The Gallery’s narrator travels along much the same path that Burns himself took as a G.I. in the war. And in the novel, he recounts his time at an American cemetery at Saint-Jean de Fedhala, in Morocco. To enter, a visitor or mourner had to bribe its gardener with two cigarettes.

“The graves are plotted in neat rows,” he remembered. He saw “how close and still bodies can be laid together in the earth. Over each rectangle a white cross spreads its rafter arms. Most of the crosses have dogtags affixed to them, giving each its relief from anonymity.” He found some unmarked graves, and imagined that “underneath must be the bodies of those who were blown apart by artillery or drowned while still wading ashore.” Or, maybe, were bombed.

In the beach town’s garden, after dark, “there was also the largest woman in captivity, the French secretary to Fedhala’s doctor,” who also looked after the doctor’s child. “We called her Blockbuster.” She weighed 190 pounds, which she “carried” with “offishness,” and “she insisted on deferential treatment to discriminate her from the Ayrab wenches, who were far more natural and amenable to reason.”

3.

The Brockton Blockbuster was mostly a right arm.

Its power was first seen on the baseball diamond at Brockton High School (hence the locative) in the hometown of its owner, then known as Rocco Francis Marchegiano — later simplified to Rocky Marciano. His family would describe it as “rocket-like.” It was later more frequently called “murderous,” when the Brockton Blockbuster became the six-time undefeated heavyweight boxing champion of the world.

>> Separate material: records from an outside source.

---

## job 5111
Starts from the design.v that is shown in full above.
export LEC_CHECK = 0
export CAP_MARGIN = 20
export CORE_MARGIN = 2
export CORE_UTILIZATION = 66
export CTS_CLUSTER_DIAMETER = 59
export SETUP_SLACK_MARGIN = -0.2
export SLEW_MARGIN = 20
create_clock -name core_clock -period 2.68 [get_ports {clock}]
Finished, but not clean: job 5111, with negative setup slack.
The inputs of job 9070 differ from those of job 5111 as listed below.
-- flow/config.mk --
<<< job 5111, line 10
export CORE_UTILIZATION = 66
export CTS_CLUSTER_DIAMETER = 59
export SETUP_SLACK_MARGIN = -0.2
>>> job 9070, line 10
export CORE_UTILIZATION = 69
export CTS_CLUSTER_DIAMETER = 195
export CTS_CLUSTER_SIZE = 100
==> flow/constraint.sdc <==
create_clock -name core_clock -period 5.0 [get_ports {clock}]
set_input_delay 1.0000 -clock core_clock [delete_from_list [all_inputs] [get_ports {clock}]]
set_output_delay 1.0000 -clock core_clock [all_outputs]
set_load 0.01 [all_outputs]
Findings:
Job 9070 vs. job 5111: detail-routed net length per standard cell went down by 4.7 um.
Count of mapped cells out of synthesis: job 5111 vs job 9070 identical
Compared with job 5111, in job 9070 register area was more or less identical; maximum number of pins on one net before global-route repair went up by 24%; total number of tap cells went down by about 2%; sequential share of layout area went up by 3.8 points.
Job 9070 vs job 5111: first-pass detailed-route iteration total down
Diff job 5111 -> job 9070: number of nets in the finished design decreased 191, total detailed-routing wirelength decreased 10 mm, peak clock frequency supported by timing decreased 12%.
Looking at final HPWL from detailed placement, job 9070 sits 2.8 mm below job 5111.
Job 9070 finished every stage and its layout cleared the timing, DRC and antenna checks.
==> trial 60 <==
## Classic_Pong_Top
module Classic_Pong_Top (
    input clk_i,
    input rst_i,
    input UART_RX_i,
    input sw1_i,
    input sw2_i,
    input sw3_i,
    input sw4_i,
    output VGA_Hsync_o,
    output VGA_Vsync_o,
    output VGA_Red_0_o,
    output VGA_Red_1_o,
    output VGA_Red_2_o,
    output VGA_Grn_0_o,
    output VGA_Grn_1_o,
    output VGA_Grn_2_o,
    output VGA_Blu_0_o,
    output VGA_Blu_1_o,
    output VGA_Blu_2_o
);
    parameter CLKS_PER_BIT = 217;
    parameter VIDEO_WIDTH = 3;  
    parameter TOTAL_COLS = 800;
    parameter TOTAL_ROWS = 525;
    parameter ACTIVE_COLS = 640;
    parameter ACTIVE_ROWS = 480;
    wire [VIDEO_WIDTH-1:0] Red_Video_Pong_w, Red_Video_Porch_w;
    wire [VIDEO_WIDTH-1:0] Grn_Video_Pong_w, Grn_Video_Porch_w;
    wire [VIDEO_WIDTH-1:0] Blu_Video_Pong_w, Blu_Video_Porch_w;
    wire rx_dv_w;
    UART_RX #(.CLKS_PER_BIT(CLKS_PER_BIT)) UART_RX_Inst
    (
        .clk_i(clk_i),
        .rst_i(rst_i),
        .rx_serial_i(UART_RX_i),
        .rx_dv_o(rx_dv_w),
        .rx_byte_o()
    );
    wire Hsync_w, Vsync_w;
    VGA_Sync_Pulse #( 
        .TOTAL_COLS(TOTAL_COLS),
        .TOTAL_ROWS(TOTAL_ROWS),
        .ACTIVE_COLS(ACTIVE_COLS),
        .ACTIVE_ROWS(ACTIVE_ROWS) 
    ) VGA_Sync_Inst (
        .clk_i(clk_i),
        .rst_i(rst_i),
        .Hsync_o(Hsync_w),
        .Vsync_o(Vsync_w),
        .col_count_o(),
        .row_count_o()
    );
    wire sw1_w, sw2_w, sw3_w, sw4_w;
    Debounced_Switch sw_1 (
        .clk_i(clk_i),
        .rst_i(rst_i),
        .sw_i(sw1_i),
        .sw_o(sw1_w)
    );
    Debounced_Switch sw_2 (
        .clk_i(clk_i),
        .rst_i(rst_i),
        .sw_i(sw2_i),
        .sw_o(sw2_w)
    );
    Debounced_Switch sw_3 (
        .clk_i(clk_i),
  ...
clock: 5.95 ns
lec_check: 0
cap_margin: 30
cell_pad_in_sites_global_placement: 0
core_margin: 6
core_utilization: 68
hold_slack_margin: 0.07
min_routing_layer: met1
place_density_lb_addon: 0.11
slew_margin: 20
tns_end_percent: 70
run.sh (not shown) runs the stock make flow with config.mk's settings and CLKGATE_MAP_FILE=.
==> inputs of build 71, as changes to trial 60 <==
==> flow/config.mk (replaced) <==
export PLATFORM = sky130hd
export DESIGN_NAME = Classic_Pong_Top
export DESIGN_NICKNAME = Classic_Pong_Top
export VERILOG_FILES = /design/flow/design.v
export SDC_FILE = /design/flow/constraint.sdc
export NUM_CORES = 4
export LEC_CHECK = 0
export CAP_MARGIN = 20
export CORE_MARGIN = 2
export CORE_UTILIZATION = 66
export SLEW_MARGIN = 20
==> flow/constraint.sdc (replaced) <==
create_clock -name core_clock -period 10.7 [get_ports {clk_i}]
set_input_delay 2.1400 -clock core_clock [delete_from_list [all_inputs] [get_ports {clk_i}]]
set_output_delay 2.1400 -clock core_clock [all_outputs]
set_load 0.01 [all_outputs]
==> results <==
                                                                             build 71                 trial 60
Relative contribution of combinational cells to total power                     0.018                    0.017
Met1 layer usage reported by global route                                       0.328                    0.303
Detail Placement HPWL                                                        21100 µm                 21900 µm
Syn-to-layout area delta                                                        9.61%                    10.9%
Non-clock buffer instance count of the final layout                                21                       26
Met1 WL                                                                      15100 µm                 14800 µm
Slew of the pin with the lowest slew margin                                  0.993 ns                 0.980 ns
NetSw                                                                        0.498 mW                 0.900 mW
Post-layout instance area                                                   17600 µm²                17800 µm²
Row count                                                                          57                       55
Total wirelength of the detailed-routed design                               30900 µm                 31500 µm
Post-detailed-route wirelength per cell                                       14.0 µm                  14.3 µm
Number of clock buffers inserted by TritonCTS                                      35                       34
Run status                                                    complete, no violations  complete, no violations
Critical path endpoint category                                        primary output                flip-flop
Vias in the first global route                                                  11.9k                    12.2k
Final cell count without fillers                                                 2208                     2199
Maximum number of pins on one net before global-route repair                       48                       33
DR vias                                                                         12.5k                    12.7k
Worst-case headroom to the max-slew limit                                       0.338                    0.344
## build 96
## HW3_FPMUL_754SP
module HW3_FPMUL_754SP(Clk, Rst, St, FPmplier, FPmcand, Done, Ovf, Unf, FPproduct);
Size: ~2400 cells after synthesis, roughly 22000 sq um of cells after synthesis.
export LEC_CHECK = 0
export ABC_AREA = 0
export CAP_MARGIN = 0
export CELL_PAD_IN_SITES_DETAIL_PLACEMENT = 0
export CORE_ASPECT_RATIO = 0.5
export CORE_MARGIN = 7
export CORE_UTILIZATION = 69
export CTS_CLUSTER_DIAMETER = 201
export CTS_CLUSTER_SIZE = 98
export MAX_ROUTING_LAYER = met5
export PLACE_DENSITY_LB_ADDON = 0.07
export SETUP_SLACK_MARGIN = -1.12
export SLEW_MARGIN = 15
export TNS_END_PERCENT = 20
create_clock -name core_clock -period 12.4 [get_ports {Clk}]
run.sh (not shown) runs the stock make flow with config.mk's settings and CLKGATE_MAP_FILE=.
[inputs] build 65 vs build 96
- swapping 0.07 for 0.09 in PLACE_DENSITY_LB_ADDON
- swapping met5 for met4 in MAX_ROUTING_LAYER
- swapping 7 for 2 in CORE_MARGIN
- putting MIN_ROUTING_LAYER at met2 where nothing was set
- swapping 0 for 2 in CELL_PAD_IN_SITES_DETAIL_PLACEMENT
- swapping 201 for 285 in CTS_CLUSTER_DIAMETER
- swapping 15 for 0 in SLEW_MARGIN
- putting CELL_PAD_IN_SITES_GLOBAL_PLACEMENT at 2 where nothing was set
- putting GPL_TIMING_DRIVEN at 0 where nothing was set
- swapping 98 for 21 in CTS_CLUSTER_SIZE
- swapping -1.12 for 1.77 in SETUP_SLACK_MARGIN
- swapping 69 for 53 in CORE_UTILIZATION
- swapping 0.5 for 1.01 in CORE_ASPECT_RATIO
- putting GPL_ROUTABILITY_DRIVEN at 1 where nothing was set
--- outcome ---
Delta (build 65 minus build 96): routability congestion estimate moved up, xor-xnor portion of the synthesized cell area held steady, multiplexer area fraction after synthesis about even, post-synthesis chip area from yosys ~0 delta.
Build 96 → build 65: synthesized cell count closely matched the old numbers; die span in x decreased by 22% relative to the old numbers.
Delta(die area, build 65 - build 96) > 0
Flow for build 65 halted at 3_5_place_dp, error code DPL-0033.
Build 65 vs build 96, vertical extent of the die went up by 49%.
What build 65 reported for placeable core region has to be multiplied by 0.76 to get the figure for build 96.
== run A ==
==> flow/design.v (excerpt) <==
module main(
    input wire clk,
    input wire rst,
    input wire [3:0] sensor,
    input wire [2:0] sw,
    output wire [1:0] servo
    );
export LEC_CHECK = 0
export ABC_AREA = 1
export CAP_MARGIN = 20
export CORE_MARGIN = 7
export CORE_UTILIZATION = 40
export CTS_CLUSTER_DIAMETER = 95
export SETUP_SLACK_MARGIN = 2.57
export SLEW_MARGIN = 20
create_clock -name core_clock -period 14.0 [get_ports {clk}]
run.sh (not shown) runs the stock make flow with config.mk's settings and CLKGATE_MAP_FILE=.
Run A: full flow OK, the timing, design-rule and antenna checks passed
Edits applied to the flow inputs when going from run A to run B:
Settings: swapping 2.57 for -1.4 in SETUP_SLACK_MARGIN; swapping 7 for 2 in CORE_MARGIN; clearing ABC_AREA, which used to be 1; putting CTS_CLUSTER_SIZE at 100 where nothing was set; swapping 95 for 100 in CTS_CLUSTER_DIAMETER.
[summary]
Run B: met1 routed wirelength after detailed routing is 360 µm higher than what run A reported. Run B — non-clock buffer total of the final layout 68% lower, run A as reference. Summary — overall routing resource usage, run B relative to run A: higher, by 2.4 points. Taking run A as 1.0, run B lands at 0.860 on count of mapped cells out of synthesis. Share of synthesized cell area in full adder, half adder and majority cells: run B lower than run A. In the metrics for run A and run B, the one carrying the higher clock-buffer cell count is run B. Status run B: flow complete, layout not clean - negative setup slack. On depth of the worst register-to-register path, the higher figure sits with run A, not run B. Number of placement rows came out higher on run B than on run A. Compared with run A, run B shows placer's final routability congestion estimate that has gone up by a few percent.
--- input diff run B..run C ---
Settings: CORE_UTILIZATION changed from 40 to 61; ABC_AREA newly set to 1; SLEW_MARGIN changed from 20 to 15; SETUP_SLACK_MARGIN changed from -1.4 to 2.57; CORE_MARGIN changed from 2 to 7; CTS_CLUSTER_SIZE changed from 100 to 46; CTS_CLUSTER_DIAMETER changed from 100 to 95.
==> results <==
Run C: no failed stages, no open violations at the end
Final HPWL from detailed placement: run C < run B
Going from run B to run C, maximum clock frequency rose about 20%; summed standard-cell area reported by yosys decreased 430 µm²; layout clock buffer count grew by 1; via count higher.
Run C ends up with higher routed length on met3 than run B does.
Run B → run C: final-stage net count climbed about 20%.
Area added between synthesis and finish in run C is 17 points above run B.
Lower count of unique library cells instantiated by Yosys among run B and run C: run C

* * *

## exp/juniper
main again, from the RTL that the note above started with.
Settings: LEC_CHECK=0, CAP_MARGIN=5, CORE_ASPECT_RATIO=0.96, CORE_MARGIN=2, CORE_UTILIZATION=72, CTS_CLUSTER_DIAMETER=244, HOLD_SLACK_MARGIN=-0.04, MAX_ROUTING_LAYER=met5, PLACE_DENSITY=0.64, SETUP_SLACK_MARGIN=-0.49, SLEW_MARGIN=20, TNS_END_PERCENT=55; clock period 9.38 ns.
exp/juniper: GRT-0116 in global routing (5_1_grt) -> run aborted
Changes in exp/yarrow relative to exp/juniper:
Settings: CORE_ASPECT_RATIO removed (was 0.96); CORE_UTILIZATION changed from 72 to 40; CTS_CLUSTER_DIAMETER removed (was 244); PLACE_DENSITY removed (was 0.64); SETUP_SLACK_MARGIN removed (was -0.49); MAX_ROUTING_LAYER removed (was met5); CAP_MARGIN changed from 5 to 20; TNS_END_PERCENT removed (was 55); HOLD_SLACK_MARGIN removed (was -0.04); the clock period (ns, I/O delays scaled along) changed from 9.38 to 14.0.
## What came out
- exp/yarrow ended with every stage complete and zero timing, DRC or antenna violations.
- exp/juniper → exp/yarrow: area of the die rose 78%, total setup buffers inserted after CTS fell 53, post-CTS resize count fell 136.
- Note that the total cell area at the placement stage recorded for exp/juniper amounts to 1.16 times the value seen in exp/yarrow.
- Re number of instances in the synthesized netlist: no difference whatsoever between exp/yarrow and exp/juniper.
[inputs] exp/amber vs exp/yarrow
Settings: putting CTS_CLUSTER_SIZE at 53 where nothing was set; putting CTS_CLUSTER_DIAMETER at 95 where nothing was set; swapping 20 for 15 in SLEW_MARGIN; putting PLACE_DENSITY_LB_ADDON at 0.24 where nothing was set; putting GPL_ROUTABILITY_DRIVEN at 0 where nothing was set; swapping 20 for 25 in CAP_MARGIN; putting ABC_AREA at 1 where nothing was set; swapping 2 for 7 in CORE_MARGIN; putting TNS_END_PERCENT at 70 where nothing was set; putting SETUP_SLACK_MARGIN at 0.98 where nothing was set; swapping 40 for 61 in CORE_UTILIZATION.
Results
exp/amber: PASS, flow complete, no timing, DRC or antenna violations
Main logic family after synthesis: simple AND/OR/NAND/NOR gates -> exp/amber, AND-OR/OR-AND gates -> exp/yarrow
exp/yarrow has higher parity-gate share of the synthesized area counting xor and xnor cells than exp/amber.
Per the comparison of exp/amber with exp/yarrow, synthesized cell count went up about 16%; timing-limited maximum frequency shows an increase of 7.7 MHz.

At birth, he was 12 pounds. He grew into a “stocky” boy on his mom’s Italian cooking. Then he was 188 pounds, when he fought Joe Louis on Oct. 26, 1951. By then, his arm had swept floors in a shoe factory and moved into pulling tacks from its shoes, punched Army bags filled with stuffed rags as he waited for a deployment to the Pacific front that never came (Marciano was honorably discharged about a month before John Horne Burns wept on his typewriter), and fought in 35 pro bouts, one of which, said his brother, ended with him “sheering” his opponent’s “front teeth off at the nubs.”

In the eighth round of the Louis fight, the Blockbuster’s left swiped across Louis’ jaw, causing Louis to stumble to the mat. After a beat, Louis made it up first to his right knee, grasping onto the lower rope, and then all the way up. The Blockbuster bounced around, his head sometimes burrowing into Louis’ chest, and threw uppercuts and pushed Louis back to the outside. Within minutes, he threw a left, and then the right uppercut, which cued him up for a final blow. Louis collapsed through the ropes, done. That right ended his comeback. It made the Blockbuster famous.

About a year later, in the Brockton Blockbuster’s first attempt at the heavyweight title, the right collapsed then-champion Jersey Joe Walcott into an unconscious heap on the lower rope. While he sat there, still nearly upright, the Blockbuster threw a gratuitous left. As the count finished, Walcott fell into a crumpled fetal position, the crown of his head touching the mat.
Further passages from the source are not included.